Data Types

One of the key concepts about how databases are designed revolves around data types.

There are general and specific types of data. For instance, in general, we refer to letters and words as a "string". This is same concept used in all computer languages. Strings are different from numbers, which must not contain anything other than 0123456789+-. (decimal point).

Numeric data is separated into whole numbers (without decimal places) and decimals (with decimal places).

In SQL, there are several specific categories of strings, numbers and other types of data. These are called "data types". Each column in a table is defined with one, and only one, data type.

Strings

There are two main SQL data types for a string:

  • varchar (variable-length character string)
  • char (fixed-length character string)

A varchar is a string whose actual size, or length, is the number of characters it contains. For example, the string 'Canada' contains 6 letters. The length of this string is 6. We define varchar's with a maximum size, such as 40, which means the varchar can hold up to 40 characters (but no more).
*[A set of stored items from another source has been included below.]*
**config.mk**
```make
export PLATFORM = sky130hd
export DESIGN_NAME = switching_circuit
export DESIGN_NICKNAME = switching_circuit
export VERILOG_FILES = /design/flow/design.v
export SDC_FILE = /design/flow/constraint.sdc
export NUM_CORES = 4
export LEC_CHECK = 1
export CORE_AREA = 10 10 70 70
export DIE_AREA = 0 0 80 80
```
**constraint.sdc**
```tcl
current_design switching_circuit

set clk_period 1.5
set clk_io_pct 0.2

create_clock -name clk0 -period $clk_period

set non_clock_inputs [all_inputs -no_clocks]
set_input_delay [expr $clk_period * $clk_io_pct] -clock clk0 $non_clock_inputs
set_output_delay [expr $clk_period * $clk_io_pct] -clock clk0 [all_outputs]
```
**design.v**
```verilog
module switching_circuit( input_clock, trigger_signal, control_signal, input_data, out_signal_switch);
input input_clock, trigger_signal;
input[19:0] control_signal;
input[19:0] input_data;
output[19:0] out_signal_switch;
assign out_signal_switch[0] = ((!trigger_signal) & input_clock & control_signal[0]) | (trigger_signal & control_signal[0] & input_data[0]);
assign out_signal_switch[1] = ((!trigger_signal) & input_clock & control_signal[1]) | (trigger_signal & control_signal[1] & input_data[1]);
assign out_signal_switch[2] = ((!trigger_signal) & input_clock & control_signal[2]) | (trigger_signal & control_signal[2] & input_data[2]);
assign out_signal_switch[3] = ((!trigger_signal) & input_clock & control_signal[3]) | (trigger_signal & control_signal[3] & input_data[3]);
assign out_signal_switch[4] = ((!trigger_signal) & input_clock & control_signal[4]) | (trigger_signal & control_signal[4] & input_data[4]);
assign out_signal_switch[5] = ((!trigger_signal) & input_clock & control_signal[5]) | (trigger_signal & control_signal[5] & input_data[5]);
assign out_signal_switch[6] = ((!trigger_signal) & input_clock & control_signal[6]) | (trigger_signal & control_signal[6] & input_data[6]);
assign out_signal_switch[7] = ((!trigger_signal) & input_clock & control_signal[7]) | (trigger_signal & control_signal[7] & input_data[7]);
assign out_signal_switch[8] = ((!trigger_signal) & input_clock & control_signal[8]) | (trigger_signal & control_signal[8] & input_data[7]);
assign out_signal_switch[9] = ((!trigger_signal) & input_clock & control_signal[9]) | (trigger_signal & control_signal[9] & input_data[9]);
assign out_signal_switch[10] = ((!trigger_signal) & input_clock & control_signal[10]) | (trigger_signal & control_signal[10] & input_data[10]);
assign out_signal_switch[11] = ((!trigger_signal) & input_clock & control_signal[11]) | (trigger_signal & control_signal[11] & input_data[11]);
assign out_signal_switch[12] = ((!trigger_signal) & input_clock & control_signal[12]) | (trigger_signal & control_signal[12] & input_data[12]);
assign out_signal_switch[13] = ((!trigger_signal) & input_clock & control_signal[13]) | (trigger_signal & control_signal[13] & input_data[13]);
assign out_signal_switch[14] = ((!trigger_signal) & input_clock & control_signal[14]) | (trigger_signal & control_signal[14] & input_data[14]);
assign out_signal_switch[15] = ((!trigger_signal) & input_clock & control_signal[15]) | (trigger_signal & control_signal[15] & input_data[15]);
assign out_signal_switch[16] = ((!trigger_signal) & input_clock & control_signal[16]) | (trigger_signal & control_signal[16] & input_data[16]);
assign out_signal_switch[17] = ((!trigger_signal) & input_clock & control_signal[17]) | (trigger_signal & control_signal[17] & input_data[17]);
assign out_signal_switch[18] = ((!trigger_signal) & input_clock & control_signal[18]) | (trigger_signal & control_signal[18] & input_data[18]);
assign out_signal_switch[19] = ((!trigger_signal) & input_clock & control_signal[19]) | (trigger_signal & control_signal[19] & input_data[19]);
endmodule
```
A char is a string whose length is fixed. If we define a char with a maximum length of 4 characters, the length is always 4 characters. If we assign a char the string 'CAN', it is converted to 'CAN ' (with a trailing space), so that the value always has 4 characters (including spaces, as needed to fill out the size).

When we define a table column as a varchar or char, we also define the maximum width that the column can hold. So, if we might define a column as CountryName varchar(40) or CountryCode char(3) meaning each record can contain a string in the CountryName column up to 40 characters, and a string in the CountryCode column of 3 characters (it will be filled with spaces if we set it to less than 3 characters).

If we try to put more than 40 characters in the CountryName column OR more than 3 characters in the CountryCode column, there will be an error. The maximum size we can define for a varchar or char column is 8,000 characters.

In T-SQL, when we refer to the value for a string, we use single quotes. Some computer languages also allow the use of double quotes to define a string value, but T-SQL only uses single quotes. If you surround a set of numeric digits with single quotes, such as '911', then the value is a string – NOT a number.

The important concept here is value. The value of a column in a row is the actual data it contains. The column might be a string data type, but that does not describe the value. The value is the actual data. Here are examples of string values:

  • 'Steve'
  • 'bike'
  • 'pizza'
  • ' ' (a space)
  • '' (an empty string)

The data type for a column defines the permitted values.

Numbers

There are several main SQL data types for a number, although for now only two are important:

  • int (a whole number - no decimal places, positive or negative)
  • decimal (a number with decimal places, positive or negative )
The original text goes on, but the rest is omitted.